Chief Brendan Heffner

NIOTBN Continues to Seek Welcoming Message

Gabe Pishghadamian


The discussion continues in Bloomington to make the city a welcoming place for immigrants. 

Local groups for immigrant protections and rights are coming forward to pressure city officials to continue the conversation about a potential ordinance. 

The groups say city council members aren't listening. 

Bloomington PD say it's their job to serve and protect all under the law, but local activists involved with "Not in Our Town" say they want their city to be safe for everyone, including so-called Dreamers. 

"The main motivation is to build a positive relationship between city services and the immigrant community," says Mike Matejka, Not in Our Town.

Bloomington is home to colleges, busy streets, local shops and Dreamers. 

"Not it Our Town" has always stood for an inclusive community," says Matejka. "Everybody is a part of the community. Everybody should be respected. Everybody should be welcome."

The group believes city leaders are not having the conversation of protecting immigrants after dropping the topic from their agenda. 

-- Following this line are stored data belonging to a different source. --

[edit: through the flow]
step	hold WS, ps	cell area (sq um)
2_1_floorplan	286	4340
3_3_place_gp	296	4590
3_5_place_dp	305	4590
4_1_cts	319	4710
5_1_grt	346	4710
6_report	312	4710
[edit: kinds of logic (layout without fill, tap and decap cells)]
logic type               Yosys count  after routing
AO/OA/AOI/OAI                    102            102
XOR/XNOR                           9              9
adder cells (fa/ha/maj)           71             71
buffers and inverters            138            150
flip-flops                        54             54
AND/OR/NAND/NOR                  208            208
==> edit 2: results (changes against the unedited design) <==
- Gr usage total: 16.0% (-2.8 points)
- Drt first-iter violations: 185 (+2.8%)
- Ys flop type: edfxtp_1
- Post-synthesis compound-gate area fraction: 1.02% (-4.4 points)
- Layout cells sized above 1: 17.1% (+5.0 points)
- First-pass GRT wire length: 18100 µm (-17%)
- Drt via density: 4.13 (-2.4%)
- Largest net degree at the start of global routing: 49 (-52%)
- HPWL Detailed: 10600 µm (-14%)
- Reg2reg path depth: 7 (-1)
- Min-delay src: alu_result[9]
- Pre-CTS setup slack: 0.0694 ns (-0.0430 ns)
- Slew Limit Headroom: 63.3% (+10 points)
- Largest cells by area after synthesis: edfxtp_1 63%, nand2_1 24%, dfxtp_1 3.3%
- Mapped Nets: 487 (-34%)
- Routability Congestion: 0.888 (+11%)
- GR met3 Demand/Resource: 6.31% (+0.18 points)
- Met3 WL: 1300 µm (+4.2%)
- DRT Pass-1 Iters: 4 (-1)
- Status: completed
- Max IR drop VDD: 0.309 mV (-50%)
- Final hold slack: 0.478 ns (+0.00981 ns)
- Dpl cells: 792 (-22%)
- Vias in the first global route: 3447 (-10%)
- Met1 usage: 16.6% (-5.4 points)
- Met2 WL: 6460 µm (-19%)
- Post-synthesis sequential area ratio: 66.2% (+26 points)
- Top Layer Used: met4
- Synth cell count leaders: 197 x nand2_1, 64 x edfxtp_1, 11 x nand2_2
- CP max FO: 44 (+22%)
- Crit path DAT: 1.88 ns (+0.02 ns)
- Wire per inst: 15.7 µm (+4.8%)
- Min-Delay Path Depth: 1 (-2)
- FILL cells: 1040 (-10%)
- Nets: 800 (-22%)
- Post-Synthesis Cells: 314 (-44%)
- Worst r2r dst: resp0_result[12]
$ cat src/rtl/pf_pkg.sv
// Shared types and constants for the next-line prefetch scheduler and the cache datapath.
package pf_pkg;

  localparam int PF_ADDR_W   = 32;
  localparam int PF_LINE_W   = 256;
  localparam int PF_OFFSET_W = 5;
  localparam int PF_PAGE_W   = 12;

  typedef enum logic [1:0] {
    IDLE  = 2'd0,
    DEM   = 2'd1,
    PF_RD = 2'd2
  } pf_state_t;

  // Line-aligned address: clears the byte offset within a cacheline.
  function automatic logic [PF_ADDR_W-1:0] line_addr(input logic [PF_ADDR_W-1:0] addr);
    return {addr[PF_ADDR_W-1:PF_OFFSET_W], {PF_OFFSET_W{1'b0}}};
  endfunction

endpackage

$ cat src/rtl/pf_line_buffer.sv
// Single-entry prefetched line buffer: loaded by a finished prefetch read,
// emptied by the cache consuming it or by demand traffic to the same line.
module pf_line_buffer
  import pf_pkg::*;
#(
  parameter int ADDR_W = PF_ADDR_W,
  parameter int LINE_W = PF_LINE_W
) (
  input  logic              clk,
  input  logic              rst,
  input  logic              i_load,
  input  logic [ADDR_W-1:0] i_load_addr,
  input  logic [LINE_W-1:0] i_load_line,
  input  logic              i_dem_req,
  input  logic [ADDR_W-1:0] i_dem_line,
  input  logic              i_ack,
  output logic              o_buf_v,
  output logic [ADDR_W-1:0] o_buf_addr,
  output logic [LINE_W-1:0] o_buf_line
);

  logic              r_buf_v;
  logic [ADDR_W-1:0] r_buf_addr;
  logic [LINE_W-1:0] r_buf_line;
  logic              w_stale;

  assign w_stale = r_buf_v & i_dem_req & (i_dem_line == r_buf_addr);

  // A load only happens while the buffer is empty, so it never races a live ack.
  always_ff @(posedge clk) begin
    if (rst) begin
      r_buf_v    <= 1'b0;
      r_buf_addr <= '0;
      r_buf_line <= '0;
    end else if (i_load) begin
      r_buf_v    <= 1'b1;
      r_buf_addr <= i_load_addr;
      r_buf_line <= i_load_line;
    end else if (i_ack | w_stale) begin
      r_buf_v <= 1'b0;
    end
  end

  assign o_buf_v    = r_buf_v;
  assign o_buf_addr = r_buf_addr;
  assign o_buf_line = r_buf_line;

endmodule

$ cat src/rtl/next_line_prefetch_ctrl.sv
// Next-line prefetch scheduler: shares the single pmem port between demand
// traffic and one-line-ahead prefetch reads, holding one prefetched line.
module next_line_prefetch_ctrl
  import pf_pkg::*;
#(
  parameter int ADDR_W   = PF_ADDR_W,
  parameter int LINE_W   = PF_LINE_W,
  parameter int OFFSET_W = PF_OFFSET_W,
  parameter int PAGE_W   = PF_PAGE_W
) (
  input  logic              clk,
  input  logic              rst,
  input  logic              pf_start,
  input  logic [ADDR_W-1:0] dem_addr,
  input  logic              dem_read,
  input  logic              dem_write,
  input  logic [LINE_W-1:0] dem_wdata,
  output logic [LINE_W-1:0] dem_rdata,
  output logic              dem_resp,
  output logic              pf_ready,
  output logic [ADDR_W-1:0] pf_addr,
  output logic [LINE_W-1:0] pf_line,
  input  logic              pf_ack,
  output logic [ADDR_W-1:0] mem_addr,
  output logic              mem_read,
  output logic              mem_write,
  output logic [LINE_W-1:0] mem_wdata,
  input  logic [LINE_W-1:0] mem_rdata,
  input  logic              mem_resp
);

  pf_state_t r_state, w_state_next;

  logic                       r_pf_start_d;
  logic                       r_pend_v;
  logic [ADDR_W-1:0]          r_pend_addr;
  logic [ADDR_W-1:0]          r_pf_req_addr;
  logic                       w_buf_v;
  logic [ADDR_W-1:0]          w_buf_addr;
  logic                       w_dem_req;
  logic [ADDR_W-1:0]          w_dem_line;
  logic [ADDR_W-OFFSET_W-1:0] w_nxt_idx;
  logic [ADDR_W-1:0]          w_nxt;
  logic                       w_trig;
  logic                       w_trig_ok;
  logic                       w_pend_hit;
  logic                       w_issue;
  logic                       w_pf_done;

  assign w_dem_req  = dem_read | dem_write;
  assign w_dem_line = line_addr(dem_addr);
  assign w_nxt_idx  = dem_addr[ADDR_W-1:OFFSET_W] + 1'b1;
  assign w_nxt      = {w_nxt_idx, {OFFSET_W{1'b0}}};
  assign w_trig     = pf_start & ~r_pf_start_d;

  // Page check also rejects the top-of-memory wrap to line 0.
  assign w_trig_ok  = w_trig & ~r_pend_v
                    & (w_nxt[ADDR_W-1:PAGE_W] == dem_addr[ADDR_W-1:PAGE_W])
                    & ~(w_buf_v & (w_buf_addr == w_nxt));
  assign w_pend_hit = r_pend_v & w_dem_req & (w_dem_line == r_pend_addr);
  assign w_issue    = (r_state == IDLE) & ~w_dem_req & r_pend_v & ~w_buf_v;
  assign w_pf_done  = (r_state == PF_RD) & mem_resp;

  always_ff @(posedge clk) begin
    if (rst) begin
      r_state       <= IDLE;
      r_pf_start_d  <= 1'b0;
      r_pend_v      <= 1'b0;
      r_pend_addr   <= '0;
      r_pf_req_addr <= '0;
    end else begin
      r_state      <= w_state_next;
      r_pf_start_d <= pf_start;
      if (w_trig_ok) begin
        r_pend_v    <= 1'b1;
        r_pend_addr <= w_nxt;
      end else if (w_issue | w_pend_hit) begin
        r_pend_v <= 1'b0;
      end
      if (w_issue) begin
        r_pf_req_addr <= r_pend_addr;
      end
    end
  end

  always_comb begin
    w_state_next = r_state;
    mem_addr     = '0;
    mem_read     = 1'b0;
    mem_write    = 1'b0;
    mem_wdata    = '0;
    dem_resp     = 1'b0;
    case (r_state)
      IDLE: begin
        if (w_dem_req) begin
          w_state_next = DEM;
        end else if (r_pend_v & ~w_buf_v) begin
          w_state_next = PF_RD;
        end
      end
      DEM: begin
        mem_addr  = dem_addr;
        mem_read  = dem_read;
        mem_write = dem_write;
        mem_wdata = dem_wdata;
        dem_resp  = mem_resp;
        if (mem_resp) w_state_next = IDLE;
      end
      // Prefetch is never preempted; a demand arriving now waits for IDLE.
      PF_RD: begin
        mem_addr = r_pf_req_addr;
        mem_read = 1'b1;
        if (mem_resp) w_state_next = IDLE;
      end
      default: w_state_next = IDLE;
    endcase
  end

  assign dem_rdata = mem_rdata;
  assign pf_ready  = w_buf_v;
  assign pf_addr   = w_buf_addr;

  pf_line_buffer #(
    .ADDR_W(ADDR_W),
    .LINE_W(LINE_W)
  ) u_buf (
    .clk        (clk),
    .rst        (rst),
    .i_load     (w_pf_done),
    .i_load_addr(r_pf_req_addr),
    .i_load_line(mem_rdata),
    .i_dem_req  (w_dem_req),
    .i_dem_line (w_dem_line),
    .i_ack      (pf_ack),
    .o_buf_v    (w_buf_v),
    .o_buf_addr (w_buf_addr),
    .o_buf_line (pf_line)
  );

endmodule

$ cat config.mk
export PLATFORM = sky130hd
export DESIGN_NAME = next_line_prefetch_ctrl
export DESIGN_NICKNAME = d
export VERILOG_FILES = /design/src/rtl/pf_pkg.sv /design/src/rtl/pf_line_buffer.sv /design/src/rtl/next_line_prefetch_ctrl.sv
export SDC_FILE = /design/constraint.sdc
export NUM_CORES = 1
export LEC_CHECK = 0
export BUFFER_PORTS_ARGS = -buffer_cell sky130_fd_sc_hd__buf_2
export CAP_MARGIN = 20
export CELL_PAD_IN_SITES_DETAIL_PLACEMENT = 1
export CELL_PAD_IN_SITES_GLOBAL_PLACEMENT = 1
export CORE_AREA = 5 5 531 533
export CTS_CLUSTER_SIZE = 24
export DETAILED_ROUTE_END_ITERATION = 16
export DIE_AREA = 0 0 536 538
export PLACE_DENSITY = 0.3
export SLEW_MARGIN = 20
export SYNTH_ARGS = -nofsm -noshare
export SYNTH_HDL_FRONTEND = slang
export SYNTH_SLANG_ARGS = --single-unit
$ cat constraint.sdc
create_clock -name clk -period 3.6 [get_ports clk]
set_input_delay 0 -clock clk [delete_from_list [all_inputs] [get_ports clk]]
set_output_delay 0 -clock clk [all_outputs]
set_load 0.02 [all_outputs]
==> run_results.csv <==
group,metric,value,unit
logic_synthesis,syn_inst,2302,
clock_tree,cts_resized,0,
hold_path,min_path_cells,3,
clock_tree,postCtsSetupRepairBufs,0,
clock_tree,hold_buffers,361,
logic_synthesis,synth_area_per_cell,7.63,sq um
placed_design,routabilityCongestion,0.893,
routing,wl_per_cell,30.3,um
run,maxCapViolCount,0,
logic_synthesis,synth-edff-count,0,
sta,worst_pin_slew,0.838,ns
pwr,ir_drop,0.294,mV
setup_path,path_max_fanout,11,
floorplanning,io_pins,1387,
logic_synthesis,synth_area_leaders,"dfxtp_1 (39%), nand2_1 (14%), buf_4 (11%)",
logic_synthesis,synth_top_flop_cell,"dfxtp_1",
sta,hold_viol,6,
clock_tree,htreeDepth,2,
setup_path,required,4.10,ns
floorplanning,fp.dieArea,288000,sq um
sta,setup_viol,0,
setup_path,reg2reg_to,"r_pend_addr[24]",
logic_synthesis,yosysUniqueCellTypes,50,
routing,highest_layer,"met5",
placed_design,port_buffers,1381,
routing,antenna_left,0,
clock_tree,cts_tree,"built",
logic_synthesis,synth_top_area_share,39.0,%
setup_path,cp-start-kind,"input port",
logic_synthesis,synth_seq_cells,342,
clock_tree,clk_latency,0.66,ns
pwr,power_density,388,nW/um^2
setup_path,arrival,3.45,ns
status,violations,"negative hold slack",
pwr,p_total,12.5,mW
setup_path,worst-setup-path-type,"input port to flop",
floorplanning,initial_utilization,6.36,%
sta,clock_skew,0.0216,ns
routing,met1_length,91100,um
logic_synthesis,yosysWarnings,0,
floorplanning,num_rows,193,
clock_tree,cts.sinks,342,
logic_synthesis,ys_seq_area_share,39.0,%
setup_path,setup.worst_path.start,"dem_addr[9]",
routing,wl_met3,25800,um
floorplanning,fp.dieH,538,um
layout,multi_input_area,8040,sq um
setup_path,reg2regPathDepth,9,
floorplanning,dieWidth,536,um
sta,finalMaxSlewViolations,0,
routing,vias,22200,
setup_path,r2r_slack,0.81,ns
global_routing,grt_usage,15.0,%
logic_synthesis,synth_top_area_cell,"dfxtp_1",
sta,whs,-0.0258,ns
logic_synthesis,synth_common_cells,"nand2_1 (637), dfxtp_1 (342), a21oi_1 (329), buf_4 (269), and2_1 (263)",
clock_tree,numCtsBuffers,53,
routing,dr_wl_met2,105000,um
routing,initialDrtViolationCount,1019,
layout,finalNetCount,4273,
status,status,"finished with violations",
setup_path,r2r-start,"u_buf.o_buf_addr[23]",
placed_design,place_area,27000,sq um
layout,drive_above_1_share,41.6,%
layout,postLayoutCellArea,32300,sq um
routing,drtPass1Iterations,5,
pwr,p_leak,14.1,nW
layout,area_growth,84.2,%
sta,fmax,339,MHz
global_routing,grt_max_degree,196,
sta,slew-limit-headroom,44.1,%
floorplanning,core,276000,sq um
sta,period_minus_slack,2.95,ns
sta,finalCritPeriodShare,81.9,%
routing,wl,227000,um
logic_synthesis,synthArstFlopShare,0,%
clock_tree,cts-root-buf,"clkbuf_16",
placed_design,place_ws,0.550,ns
global_routing,grt_overflow_total,0,
logic_synthesis,synth_most_common_cell,"nand2_1",
setup_path,critPathCapture,"r_pend_addr[24]",
global_routing,antenna_found_initial,169,
global_routing,grt_pass1_wl,279000,um
logic_synthesis,synth.cell_area,17600,sq um
clock_tree,cts_buffer_depth,3,
layout,fillers,33100,
routing,vias_per_cell,2.97,
layout,regArea,6850,sq um
clock_tree,clk_pin_slew_worst_paths,0.06,ns
placed_design,hpwl,202000,um
sta,fin_ws,0.651,ns
sta,grt_setup_unrepaired,"false",
hold_path,hold_class,"input port to flop",
global_routing,first_global_vias,23300,
routing,drc,0,
sta,finalSetupTns,0,ns
setup_path,crit_path_end_kind,"flop",
metrics by stage:
| stage | hold slack (ns) | util [%] | std cells |
|---|---|---|---|
| after detailed placement | 0.238 | 9.77 | 7007 |
| after global routing | 0.0327 | 11.7 | 7482 |
| after CTS | 0.00952 | 11.7 | 7463 |
| after global placement | 0.240 | 9.77 | 7007 |
| final | -0.0258 | 11.7 | 7496 |
| after floorplan | 0.113 | - | 2306 |
cell families after synthesis:
| group | share of synthesized area [%] |
|---|---|
| AND/OR/NAND/NOR | 26.6 |
| buffers and inverters | 15.5 |
| AO/OA/AOI/OAI | 14.0 |
| flip-flops | 39.0 |
| XOR/XNOR | 4.54 |
| adder cells (fa/ha/maj) | 0.285 |
| other | 0.0214 |
state kept, by name, indices dropped and copies added (netlist names):
name / flops
r_pend_v: 1
u_buf.o_buf_v: 1
r_state: 2
u_buf.o_buf_addr: 27
r_pf_start_d: 1
r_pf_req_addr: 27
u_buf.o_buf_line: 256
r_pend_addr: 27
report_power, final:
part	internal, mW	switching [mW]
Clock	3.06	2.18
Combinational	1.04	2.35
Sequential	3.85	0.0578
final cells by class:
| cell class | instances | share of cell area [%] |
|---|---|---|
| multi-input cells | 1520 | 24.9 |
| clock buffers | 76 | 4.71 |
| flip-flops and latches | 342 | 21.2 |
| inverters | 7 | 0.0812 |
| clock inverters | 19 | 0.518 |
| well taps | 3705 | 14.3 |
| diodes | 33 | 0.255 |
| repair buffers | 1794 | 34.1 |
worst max-delay path: stages:
cell	delay (ns)
dlygate4sd3_1	0.58
buf_2	0.29
and3_1	0.34
nand3_4	0.15
or4_4	0.57
nand3b_4	0.18
a2111oi_4	0.41
nand4_2	0.35
buf_4	0.33
a21oi_2	0.17
a211oi_2	0.06
worst min-delay path by stage:
stage,slack (ns),from,endpoint
floorplan,0.11,mem_rdata[0],dem_rdata[0]
global placement,0.24,mem_rdata[249],dem_rdata[249]
detailed placement,0.24,mem_rdata[243],dem_rdata[243]
CTS,0.01,mem_resp,r_state[0]
global route,0.03,rst,r_pend_addr[6]
finish,-0.03,rst,r_pf_req_addr[11]
layer usage:
metal | track usage [%] | up-vias
li1 | - | 10000
met1 | 17.5 | 10600
met2 | 25.2 | 1212
met3 | 7.13 | 346
met4 | 2.94 | 28
met5 | 0 | -
cell usage in the layout, fill, tap and decap left out, drive strengths merged, types with 6 or more instances in the layout:
cell and instances:
clkinv 10, and3 11, dfxtp 342, a22o 27, nand4 16, o21ai 6, nor4 15, nor2 21
a211oi 25, a21oi 344, and2 263, xnor2 31, inv 11, nand3 21, diode 33, dlygate4sd3 361
xor2 60, buf 1433, nand2 637, clkbuf 76
(Power assumes the default switching activity.)
--- config.mk ---
export PLATFORM = sky130hd
export DESIGN_NAME = mouse_hit_detector
export DESIGN_NICKNAME = d
export VERILOG_FILES = /design/src/rtl/mouse_hit_detector.sv
export SDC_FILE = /design/constraint.sdc
export NUM_CORES = 1
export LEC_CHECK = 0
export ABC_AREA = 1
export CAP_MARGIN = 20
export CORE_MARGIN = 3
export CORE_UTILIZATION = 60
export CTS_CLUSTER_DIAMETER = 100
export CTS_CLUSTER_SIZE = 25
export DETAILED_ROUTE_END_ITERATION = 16
export GPL_ROUTABILITY_DRIVEN = 0
export PLACE_DENSITY = 0.9
export SLEW_MARGIN = 20
export SYNTH_ARGS = -nofsm -noshare
export SYNTH_HDL_FRONTEND = slang
export SYNTH_SLANG_ARGS = --single-unit
export TNS_END_PERCENT = 30
--- constraint.sdc ---
create_clock -name clk -period 3.67 [get_ports clk]
set_input_delay 0.734 -clock clk [delete_from_list [all_inputs] [get_ports clk]]
set_output_delay 0.734 -clock clk [all_outputs]
set_load 0.005 [all_outputs]
--- src/rtl/mouse_hit_detector.sv ---
// Mouse front-end: synchronises and debounces both buttons, then turns each press
// into a single-cycle click event hit-tested against the 4x3 mole grid and the pause button.
module mouse_hit_detector #(
    parameter int DEBOUNCE_CYCLES = 100000,
    parameter int GRID_X0         = 80,
    parameter int GRID_Y0         = 120,
    parameter int CELL_W          = 120,
    parameter int CELL_H          = 110,
    parameter int PAUSE_X0        = 580,
    parameter int PAUSE_Y0        = 10,
    parameter int PAUSE_W         = 50,
    parameter int PAUSE_H         = 30
) (
    input  logic        clk,
    input  logic        reset,
    input  logic [11:0] x_pos,
    input  logic [11:0] y_pos,
    input  logic        left_btn,
    input  logic        right_btn,
    output logic [11:0] mouse_click_mole,
    output logic        mouse_click_pausebutton,
    output logic        mouse_click,
    output logic        mouse_right_click,
    output logic [3:0]  hover_cell
);

    localparam int               CNT_W    = $clog2(DEBOUNCE_CYCLES + 1);
    localparam logic [CNT_W-1:0] CNT_LAST = CNT_W'(DEBOUNCE_CYCLES - 1);

    // One spare bit so grid/pause limits past 4095 compare correctly.
    localparam logic [12:0] GX0 = 13'(GRID_X0);
    localparam logic [12:0] GX1 = 13'(GRID_X0 + CELL_W);
    localparam logic [12:0] GX2 = 13'(GRID_X0 + 2 * CELL_W);
    localparam logic [12:0] GX3 = 13'(GRID_X0 + 3 * CELL_W);
    localparam logic [12:0] GX4 = 13'(GRID_X0 + 4 * CELL_W);
    localparam logic [12:0] GY0 = 13'(GRID_Y0);
    localparam logic [12:0] GY1 = 13'(GRID_Y0 + CELL_H);
    localparam logic [12:0] GY2 = 13'(GRID_Y0 + 2 * CELL_H);
    localparam logic [12:0] GY3 = 13'(GRID_Y0 + 3 * CELL_H);
    localparam logic [12:0] PX0 = 13'(PAUSE_X0);
    localparam logic [12:0] PX1 = 13'(PAUSE_X0 + PAUSE_W);
    localparam logic [12:0] PY0 = 13'(PAUSE_Y0);
    localparam logic [12:0] PY1 = 13'(PAUSE_Y0 + PAUSE_H);

    function automatic logic [3:0] cell_of(input logic [11:0] x, input logic [11:0] y);
        logic [12:0] xe;
        logic [12:0] ye;
        logic [1:0]  col;
        logic [1:0]  row;
        xe  = {1'b0, x};
        ye  = {1'b0, y};
        col = 2'd0;
        if (xe >= GX1) col = 2'd1;
        if (xe >= GX2) col = 2'd2;
        if (xe >= GX3) col = 2'd3;
        row = 2'd0;
        if (ye >= GY1) row = 2'd1;
        if (ye >= GY2) row = 2'd2;
        if (xe >= GX0 && xe < GX4 && ye >= GY0 && ye < GY3)
            cell_of = {row, 2'b00} + {2'b00, col};
        else
            cell_of = 4'hF;
    endfunction

    function automatic logic pause_of(input logic [11:0] x, input logic [11:0] y);
        pause_of = ({1'b0, x} >= PX0) && ({1'b0, x} < PX1) &&
                   ({1'b0, y} >= PY0) && ({1'b0, y} < PY1);
    endfunction

    function automatic logic [11:0] onehot12(input logic [3:0] c);
        onehot12 = (c < 4'd12) ? (12'd1 << c) : 12'd0;
    endfunction

    // Index 0 = left button, index 1 = right button.
    logic [1:0]            btn_raw;
    logic [1:0]            sync1_q, sync2_q;
    logic [1:0]            db_q, db_d, db_prev_q;
    logic [1:0][CNT_W-1:0] cnt_q, cnt_d;
    logic [1:0]            press;

    assign btn_raw = {right_btn, left_btn};

    always_comb begin
        db_d  = db_q;
        cnt_d = '0;
        for (int i = 0; i < 2; i++) begin
            if (sync2_q[i] != db_q[i]) begin
                if (cnt_q[i] == CNT_LAST)
                    db_d[i] = sync2_q[i];
                else
                    cnt_d[i] = cnt_q[i] + CNT_W'(1);
            end
        end
    end

    always_ff @(posedge clk or negedge reset) begin
        if (!reset) begin
            sync1_q   <= '0;
            sync2_q   <= '0;
            db_q      <= '0;
            db_prev_q <= '0;
            cnt_q     <= '0;
        end else begin
            sync1_q   <= btn_raw;
            sync2_q   <= sync1_q;
            db_q      <= db_d;
            db_prev_q <= db_q;
            cnt_q     <= cnt_d;
        end
    end

    assign press = db_q & ~db_prev_q;

    // Stage 1: capture cursor at the left press, delay the right press to match.
    logic        lvld_p1_q, rvld_p1_q;
    logic [11:0] lat_x_p1_q, lat_y_p1_q;

    always_ff @(posedge clk or negedge reset) begin
        if (!reset) begin
            lvld_p1_q  <= 1'b0;
            rvld_p1_q  <= 1'b0;
            lat_x_p1_q <= '0;
            lat_y_p1_q <= '0;
        end else begin
            lvld_p1_q <= press[0];
            rvld_p1_q <= press[1];
            if (press[0]) begin
                lat_x_p1_q <= x_pos;
                lat_y_p1_q <= y_pos;
            end
        end
    end

    // Stage 2: hit test on the captured cursor; pause overrides any mole under it.
    logic [3:0]  hit_cell_p1;
    logic        hit_pause_p1;
    logic        click_p2_q, rclick_p2_q, pause_p2_q;
    logic [11:0] mole_p2_q;
    logic [3:0]  hover_q;

    assign hit_cell_p1  = cell_of(lat_x_p1_q, lat_y_p1_q);
    assign hit_pause_p1 = pause_of(lat_x_p1_q, lat_y_p1_q);

    always_ff @(posedge clk or negedge reset) begin
        if (!reset) begin
            click_p2_q  <= 1'b0;
            rclick_p2_q <= 1'b0;
            pause_p2_q  <= 1'b0;
            mole_p2_q   <= '0;
            hover_q     <= 4'hF;
        end else begin
            click_p2_q  <= lvld_p1_q;
            rclick_p2_q <= rvld_p1_q;
            pause_p2_q  <= lvld_p1_q & hit_pause_p1;
            mole_p2_q   <= (lvld_p1_q && !hit_pause_p1) ? onehot12(hit_cell_p1) : 12'd0;
            hover_q     <= cell_of(x_pos, y_pos);
        end
    end

    assign mouse_click             = click_p2_q;
    assign mouse_right_click       = rclick_p2_q;
    assign mouse_click_pausebutton = pause_p2_q;
    assign mouse_click_mole        = mole_p2_q;
    assign hover_cell              = hover_q;

endmodule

"Too often our immigrant community lives in the shadows and even though they are very much a part of daily life," says Matejka. "They need the full protections and the full involvement that's available to them."

The Illinois Trust Act is a state effort to make Illinois a welcoming place for immigrants, but there are citizens who do oppose the idea saying the ordinance would go against federal law.

"If you pass this, you will handcuff the police even further."

There will be demonstrating outside city hall in Bloomington this Sunday at 6 pm and again on Monday.

Activists also plan to fast as part of their demonstration.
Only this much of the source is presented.